TASK TO COMPLETE — Instruction for the entries that follow: retype exactly the lines from the line with "5.77 | 26 |" to the line with "5.76 | 26 |", both included, and omit all others.

▬▬▬

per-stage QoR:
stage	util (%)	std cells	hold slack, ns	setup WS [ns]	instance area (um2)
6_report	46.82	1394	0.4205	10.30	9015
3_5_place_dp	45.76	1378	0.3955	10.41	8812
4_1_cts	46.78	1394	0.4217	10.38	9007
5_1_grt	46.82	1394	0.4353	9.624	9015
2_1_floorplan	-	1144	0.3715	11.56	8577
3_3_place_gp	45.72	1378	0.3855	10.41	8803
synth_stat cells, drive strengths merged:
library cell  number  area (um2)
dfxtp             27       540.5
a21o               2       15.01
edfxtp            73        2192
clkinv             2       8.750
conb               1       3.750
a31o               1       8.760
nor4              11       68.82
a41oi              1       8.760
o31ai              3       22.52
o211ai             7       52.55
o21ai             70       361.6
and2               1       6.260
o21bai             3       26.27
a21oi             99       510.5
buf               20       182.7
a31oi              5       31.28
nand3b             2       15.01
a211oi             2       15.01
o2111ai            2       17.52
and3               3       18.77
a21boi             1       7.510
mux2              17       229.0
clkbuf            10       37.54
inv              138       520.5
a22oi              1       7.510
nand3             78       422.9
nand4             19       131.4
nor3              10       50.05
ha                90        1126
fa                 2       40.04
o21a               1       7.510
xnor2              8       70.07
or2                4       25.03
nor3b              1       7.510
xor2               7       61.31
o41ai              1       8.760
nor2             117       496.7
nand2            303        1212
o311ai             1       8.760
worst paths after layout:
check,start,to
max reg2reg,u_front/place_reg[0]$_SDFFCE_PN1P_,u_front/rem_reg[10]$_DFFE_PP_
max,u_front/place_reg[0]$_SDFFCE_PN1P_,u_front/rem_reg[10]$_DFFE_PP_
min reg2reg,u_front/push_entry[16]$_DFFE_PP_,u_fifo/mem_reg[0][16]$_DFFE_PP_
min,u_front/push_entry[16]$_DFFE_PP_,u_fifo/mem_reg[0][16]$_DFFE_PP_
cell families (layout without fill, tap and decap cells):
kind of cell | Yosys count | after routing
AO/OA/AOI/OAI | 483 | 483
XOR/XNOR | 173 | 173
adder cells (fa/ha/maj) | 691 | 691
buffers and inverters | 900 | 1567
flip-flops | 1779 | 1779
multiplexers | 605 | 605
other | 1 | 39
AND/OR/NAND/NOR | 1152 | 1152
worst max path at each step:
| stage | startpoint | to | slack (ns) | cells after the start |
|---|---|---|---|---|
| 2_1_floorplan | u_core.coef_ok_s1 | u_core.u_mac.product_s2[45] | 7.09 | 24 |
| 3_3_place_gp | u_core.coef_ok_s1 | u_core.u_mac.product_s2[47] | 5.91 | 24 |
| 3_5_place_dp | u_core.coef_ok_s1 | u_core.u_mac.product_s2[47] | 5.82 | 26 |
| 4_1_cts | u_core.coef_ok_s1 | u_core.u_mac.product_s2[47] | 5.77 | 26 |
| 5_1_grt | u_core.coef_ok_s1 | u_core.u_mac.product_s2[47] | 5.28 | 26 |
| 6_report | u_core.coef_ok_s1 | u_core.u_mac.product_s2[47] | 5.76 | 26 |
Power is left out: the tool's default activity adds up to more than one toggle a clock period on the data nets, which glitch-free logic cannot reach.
===== src/rtl/sound_channel_allocator_core_defines.svh =====
// Assertion macros for the sound channel allocator core.
// Used by the top level; expects clk and rst_n in the enclosing scope.
`ifndef SOUND_CHANNEL_ALLOCATOR_CORE_DEFINES_SVH
`define SOUND_CHANNEL_ALLOCATOR_CORE_DEFINES_SVH

// Same-cycle implication, disabled during reset
`define SCA_ASSERT_SAME(label, ante, cons, msg) \
    label: assert property (@(posedge clk) disable iff (!rst_n) (ante) |-> (cons)) \
        else $error(msg);

// Next-cycle implication, disabled during reset
`define SCA_ASSERT_NEXT(label, ante, cons, msg) \
    label: assert property (@(posedge clk) disable iff (!rst_n) (ante) |=> (cons)) \
        else $error(msg);

`endif


===== src/rtl/sca_pkg.sv =====
// Shared constants, codes and controller/datapath interface types
// for the sound channel allocator. No dependencies.
package sca_pkg;

    // Sizing
    localparam int CHANNELS     = 3;
    localparam int SOUND_SLOTS  = 64;
    localparam int FIXED_SOUNDS = 14;
    localparam int TIME_BITS    = 32;

    localparam int CH_IW   = (CHANNELS > 1) ? $clog2(CHANNELS) : 1;
    localparam int SLOT_AW = $clog2(SOUND_SLOTS);
    localparam int COUNT_W = $clog2(SOUND_SLOTS + 1);

    // Field widths
    localparam int REQ_W    = 2;
    localparam int ID_W     = 10;
    localparam int AMP_W    = 8;
    localparam int PERS_W   = 16;
    localparam int PRIO_W   = 3;
    localparam int STATUS_W = 3;
    localparam int CHAN_W   = 2;
    localparam int SLOT_W   = 6;

    // Stream packing
    localparam int IN_DATA_W  = 40;
    localparam int IN_USER_W  = REQ_W;
    localparam int OUT_DATA_W = 16;
    localparam int OUT_USER_W = STATUS_W;

    localparam int ID_LSB   = 0;
    localparam int AMP_LSB  = ID_LSB + ID_W;
    localparam int PERS_LSB = AMP_LSB + AMP_W;
    localparam int PRIO_LSB = PERS_LSB + PERS_W;

    localparam logic [PRIO_W-1:0] VERY_LOW_PRIORITY = PRIO_W'(1);

    // Request kinds
    typedef enum logic [REQ_W-1:0] {
        REQ_TICK = 2'd0,
        REQ_PLAY = 2'd1,
        REQ_LOAD = 2'd2
    } req_type_t;

    // Result codes
    typedef enum logic [STATUS_W-1:0] {
        ST_TICK       = 3'd0,
        ST_PLAYED     = 3'd1,
        ST_SILENT     = 3'd2,
        ST_NO_CHANNEL = 3'd3,
        ST_NOT_LOADED = 3'd4,
        ST_LOADED     = 3'd5,
        ST_ALREADY    = 3'd6,
        ST_FULL       = 3'd7
    } status_t;

    // Controller states
    typedef enum logic [2:0] {
        S_IDLE,
        S_DECODE,
        S_OLDEST,
        S_PICKED,
        S_LOOKUP,
        S_SCAN,
        S_RESP
    } state_t;

    // Controller to datapath
    typedef struct packed {
        logic    capture;
        logic    tick;
        logic    pick_eval;
        logic    old_step;
        logic    scan_start;
        logic    commit;
        logic    append;
        logic    load_result;
        status_t res_status;
    } cmd_t;

    // Datapath to controller
    typedef struct packed {
        req_type_t req_type;
        logic      amp_zero;
        logic      pick_found;
        logic      old_last;
        logic      pick_valid;
        logic      scan_done;
        logic      scan_hit;
        logic      table_full;
        logic      out_stall;
    } stat_t;

endpackage
File: config.mk
export PLATFORM = sky130hd
export DESIGN_NAME = bhts_ctrl
export DESIGN_NICKNAME = d
export VERILOG_FILES = /design/src/sv/bhts_pkg.sv /design/src/sv/bhts_ctrl.sv
export SDC_FILE = /design/constraint.sdc
export NUM_CORES = 1
export LEC_CHECK = 0
export BUFFER_PORTS_ARGS = -buffer_cell sky130_fd_sc_hd__buf_2
export CAP_MARGIN = 20
export CORE_AREA = 2 2 39 41
export DETAILED_ROUTE_END_ITERATION = 8
export DIE_AREA = 0 0 41 43
export SLEW_MARGIN = 20
export SYNTH_ARGS = -nofsm -noshare
export SYNTH_HDL_FRONTEND = slang
export SYNTH_SLANG_ARGS = --single-unit
export TNS_END_PERCENT = 1
File: constraint.sdc
create_clock -name i_clk -period 1.92 [get_ports i_clk]
set_input_delay 0.384 -clock i_clk [delete_from_list [all_inputs] [get_ports i_clk]]
set_output_delay 0.384 -clock i_clk [all_outputs]
set_load 0.005 [all_outputs]
<file path="src/hw/rtl/tdpt_pkg.sv">
// Shared types and constants for the trial-division prime test.
`timescale 1ns / 1ps

package tdpt_pkg;

   localparam int unsigned VALUE_BITS_DEFAULT = 32;

   typedef enum logic [2:0] {
      ST_IDLE,
      ST_TEST,
      ST_DIV,
      ST_NEXT,
      ST_EMIT
   } state_type;

   // controller -> datapath
   typedef struct packed {
      logic load;       // capture a new value, divisor back to 2
      logic div_start;  // clear remainder, arm bit counter
      logic div_step;   // one restoring-division bit
      logic advance;    // next divisor and its square
      logic emit;       // write result register
      logic verdict;    // value written on emit
   } ctrl_cmd_type;

   // datapath -> controller
   typedef struct packed {
      logic trivial;    // negative, zero or one
      logic past_root;  // divisor squared exceeds value
      logic div_done;   // last division bit this cycle
      logic rem_zero;   // remainder is zero
      logic out_free;   // result register can take a beat
   } ctrl_sts_type;

endpackage

</file>
<file path="src/hw/rtl/tdpt_ctrl.sv">
// Controller state machine: sequences bound checks and divisions.
`timescale 1ns / 1ps

module tdpt_ctrl (
   input  logic                     clock,
   input  logic                     reset,
   input  logic                     req_valid,
   output logic                     req_stall,
   input  tdpt_pkg::ctrl_sts_type   sts,
   output tdpt_pkg::ctrl_cmd_type   cmd
);

   tdpt_pkg::state_type state_ff, state_in;
   logic                verdict_ff, verdict_in;

   // next state
   always_comb begin
      state_in   = state_ff;
      verdict_in = verdict_ff;
      case (state_ff)
         tdpt_pkg::ST_IDLE: begin
            if (req_valid) begin
               state_in = tdpt_pkg::ST_TEST;
            end
         end
         tdpt_pkg::ST_TEST: begin
            if (sts.trivial) begin
               verdict_in = 1'b0;
               state_in   = tdpt_pkg::ST_EMIT;
            end else if (sts.past_root) begin
               verdict_in = 1'b1;
               state_in   = tdpt_pkg::ST_EMIT;
            end else begin
               state_in = tdpt_pkg::ST_DIV;
            end
         end
         tdpt_pkg::ST_DIV: begin
            if (sts.div_done) begin
               state_in = tdpt_pkg::ST_NEXT;
            end
         end
         tdpt_pkg::ST_NEXT: begin
            if (sts.rem_zero) begin
               verdict_in = 1'b0;
               state_in   = tdpt_pkg::ST_EMIT;
            end else begin
               state_in = tdpt_pkg::ST_TEST;
            end
         end
         tdpt_pkg::ST_EMIT: begin
            if (sts.out_free) begin
               state_in = tdpt_pkg::ST_IDLE;
            end
         end
         default: begin
            state_in = tdpt_pkg::ST_IDLE;
         end
      endcase
   end

   // outputs
   always_comb begin
      cmd       = '0;
      req_stall = 1'b1;
      cmd.verdict = verdict_ff;
      case (state_ff)
         tdpt_pkg::ST_IDLE: begin
            req_stall = 1'b0;
            cmd.load  = req_valid;
         end
         tdpt_pkg::ST_TEST: begin
            cmd.div_start = !sts.trivial && !sts.past_root;
         end
         tdpt_pkg::ST_DIV: begin
            cmd.div_step = 1'b1;
         end
         tdpt_pkg::ST_NEXT: begin
            cmd.advance = !sts.rem_zero;
         end
         tdpt_pkg::ST_EMIT: begin
            cmd.emit = sts.out_free;
         end
         default: begin
            req_stall = 1'b1;
         end
      endcase
   end

   always_ff @(posedge clock) begin
      if (reset) begin
         state_ff <= tdpt_pkg::ST_IDLE;
      end else begin
         state_ff <= state_in;
      end
      verdict_ff <= verdict_in;
   end

`ifndef SYNTHESIS
   a_emit_needs_slot: assert property (@(posedge clock) disable iff (reset)
      cmd.emit |-> sts.out_free)
      else $error("result written while result register is held");

   a_div_ends_in_next: assert property (@(posedge clock) disable iff (reset)
      (state_ff == tdpt_pkg::ST_DIV) && sts.div_done |=> (state_ff == tdpt_pkg::ST_NEXT))
      else $error("division did not end after its last bit");

   a_one_command: assert property (@(posedge clock) disable iff (reset)
      $onehot0({cmd.load, cmd.div_start, cmd.div_step, cmd.advance, cmd.emit}))
      else $error("more than one datapath command at once");

   a_load_starts_test: assert property (@(posedge clock) disable iff (reset)
      cmd.load |=> (state_ff == tdpt_pkg::ST_TEST))
      else $error("accepted beat not followed by a bound check");
`endif

endmodule

</file>
<file path="config.mk">
export PLATFORM = sky130hd
export DESIGN_NAME = tdpt_ctrl
export DESIGN_NICKNAME = d
export VERILOG_FILES = /design/src/hw/rtl/tdpt_pkg.sv /design/src/hw/rtl/tdpt_ctrl.sv
export SDC_FILE = /design/constraint.sdc
export NUM_CORES = 1
export LEC_CHECK = 0
export BUFFER_PORTS_ARGS = -buffer_cell sky130_fd_sc_hd__buf_2
export CORE_AREA = 2 2 39 41
export DETAILED_ROUTE_END_ITERATION = 12
export DIE_AREA = 0 0 41 43
export SLEW_MARGIN = 30
export SYNTH_ARGS = -nofsm -noshare
export SYNTH_HDL_FRONTEND = slang
export SYNTH_SLANG_ARGS = --single-unit
</file>
<file path="constraint.sdc">
create_clock -name clock -period 1.07 [get_ports clock]
set_input_delay 0 -clock clock [delete_from_list [all_inputs] [get_ports clock]]
set_output_delay 0 -clock clock [all_outputs]
set_load 0.01 [all_outputs]
</file>
==> summary.md <==
| Metric | Value |
|---|---|
| Min Tclk post-route | around 1.2 ns |
| Post-Syn Nets | 37 |
| Area growth syn-to-layout | 80.7% |
| Largest net degree at the start of global routing | 7 |
| Post-synth ARST share | 0% |
| Clock Path Buffers | 2 |
| Starting density of the core | a little over a fifth |
| LEAKAGE | between 0.2 and 0.3 nW |
| NumNets Final | 65 |
| CTS Buf Count | 3 |
| Crit path DAT | approximately 1.2 ns |
| Vias in the first global route | around 330 |
| Post-DP HPWL | approximately 560 um |
| Via count | slightly above 300 |
| CTS tree | built |
| Power density cells | ~1100 mW/mm2 |
| CTS root buf | clkbuf_4 |
| Setup crit end kind | output port |
| Synth Flop Type | dfxtp_1 |
| Max_slew headroom | ~83% |
| Clk_lat worst skew | 0.25 ns |
| Final period util | 111% |
| IO Port Bufs | 14 |
| Total Power | approximately 0.6 mW |
| Netlist cell types | 22 |
| Die X-Extent | between 40 and 50 um |
| DRT Pass-1 Iters | 4 |
| Fill count | around 140 |
| Synth top area cells | dfxtp_1 21%, edfxtp_1 10%, buf_6 7.7% |
| Share of cells above drive strength 1 | between 70% and 80% |
| Post-synth top area share | just over 20% |
| Max Fclk | ~0.84 GHz |
| Max-Cap Viols | 0 |
| Status | complete, but fails checks |
| H-tree levels | 1 |
| Final Skew | ~0.019 ns |
| Cell Area, Synth | 292 um2 |
| Grt total ovfl | 0 |
| Critical path fanouts, max | 6 |
| Worst-path clk slew | roughly 0.050 ns |
| Synth warnings | 0 |
| CP required | roughly 1.1 ns |
| Final Hold Fails | 0 |
| CTS Sinks | 4 |
| GRT Overall Usage | 12.8% |
| Std-Cell Core Area | 0.00138 mm2 |
| Cell row count | 14 |
| Gpl congestion | about 0.73 |
| Synthesized flop and latch total | 4 |
| DIE AREA | 0.00176 mm2 |
| Synth area leader | dfxtp_1 |
| Avg Cell Area, Syn | approximately 10 um2 |
| Maximum vdd drop | ~0.57 mV |
| Pre-CTS WS | -0.0470 ns |
| DR WL/cell | 11.1 um |
| Global-route wire length before repair | 1390 um |
| Final std cell area, no fill | between 500 and 600 um2 |
| Setup violators final | 6 |
| Post-route worst setup slack | -0.115 ns |
| Post-Route Utilization | between 30% and 40% |
| Total Wirelength | ~800 um |
| DRC marker count from the first detailed-route iteration | 2 |
| RSZ-0062 raised after global routing | yes |
| Vias/cell | approximately 4.3 |
| Tightest Hold Check Type | primary input to register |
| Post-synth EDFFs | 1 |
| Diodes inserted | 0 |
| Slew Limit Fails | 0 |
| Slew @ Worst Pin | around 0.25 ns |
| Critical path type | register to output port |
| Sequential share of the synthesized area | 30.9% |
| Die height | approximately 43 um |
| I/O pins | 15 |
| Dpl cell area | about 400 um2 |
| Sum Neg Setup Slack | -0.276 ns |
| Most frequent cells after synthesis | 3 x dfxtp_1, 3 x nor3_1, 2 x a21oi_1, 2 x buf_6, 2 x inv_1 |
| Syn Inst Count | 29 |
| Post-route DRC | 0 |
| Initial antenna violation count | 0 |
| Antenna viol nets, final | 0 |
| Failing checks | setup timing |
| Worst setup SP type | register |
-- worst paths after layout --
kind	cells past startpoint	start	end	slack [ns]
setup / recovery	3	state_ff[1]	cmd[5]	-0.12
hold reg to reg	2	state_ff[2]	state_ff[1]	0.57
hold / removal	2	sts[4]	verdict_ff	0.07
setup reg to reg	3	state_ff[1]	verdict_ff	-0.01
-- power breakdown --
part / internal (mW) / switching [mW] / total (mW)
sequential: 0.167 / 0.0120 / 0.179
combinational: 0.115 / 0.0805 / 0.195
clock: 0.141 / 0.0814 / 0.223
-- layout make-up --
class / count / area [um2] / area share [%]
clock buffers: 4 / 26.3 / 4.99
inverters: 2 / 7.51 / 1.43
multi-input cells: 20 / 193 / 36.6
flip-flops and latches: 4 / 101 / 19.2
well taps: 16 / 20.0 / 3.80
repair buffers: 26 / 179 / 34.0
-- cells by family after synthesis --
kind of cell	Yosys count	synth area share [%]
AND/OR/NAND/NOR	15	43.4
buffers and inverters	5	12.9
flip-flops	4	30.9
AO/OA/AOI/OAI	4	9.44
multiplexers	1	3.43
-- per-layer routing --
| metal | GRT usage (%) | vias to the layer above | wire length, um |
|---|---|---|---|
| met4 | 12.0 | 0 | 10 |
| met1 | 12.5 | 145 | 279 |
| li1 | - | 154 | - |
| met2 | 17.8 | 10 | 448 |
| met3 | 6.81 | 2 | 58 |
| met5 | 0 | - | 0 |
-- timing repair --
item	CTS	global route
hold buffers	1	0
pin swaps	2	1
endpoints found under the setup margin	7	9
gates resized for setup	10	5
gates cloned	0	0
hold endpoints to repair	1	0
setup buffers	4	1
-- cells in the final DEF, fill, tap and decap left out, drive strengths merged --
master / instances
nor3b: 2
nor2: 2
nor3: 4
buf: 25
edfxtp: 1
dfxtp: 3
and2: 1
clkbuf: 4
dlygate4sd3: 1
nand2b: 2
or3: 1
o21ba: 1
and4bb: 1
inv: 2
o21a: 1
nor2b: 1
nor4b: 1
mux2i: 1
a21oi: 2
-- state kept, by name, summed over array words and instances (netlist names) --
register and cells:
state_ff 3, verdict_ff 1
-- stage by stage --
stage,hold slack [ns],std cells
after floorplan,0.0768,29
after detailed placement,0.209,62
after global placement,0.196,62
after global routing,0.0600,72
after CTS,0.0656,71
final,0.0699,72
-- critical path: stages (launching register included) --
cell     delay [ns]
dfxtp_4        0.36
or3_4          0.37
nor2_2         0.08
buf_2          0.13
Power figures use the tool's default switching activity.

▬▬▬

SOLUTION TO THIS PROBLEM —
| 4_1_cts | u_core.coef_ok_s1 | u_core.u_mac.product_s2[47] | 5.77 | 26 |
| 5_1_grt | u_core.coef_ok_s1 | u_core.u_mac.product_s2[47] | 5.28 | 26 |
| 6_report | u_core.coef_ok_s1 | u_core.u_mac.product_s2[47] | 5.76 | 26 |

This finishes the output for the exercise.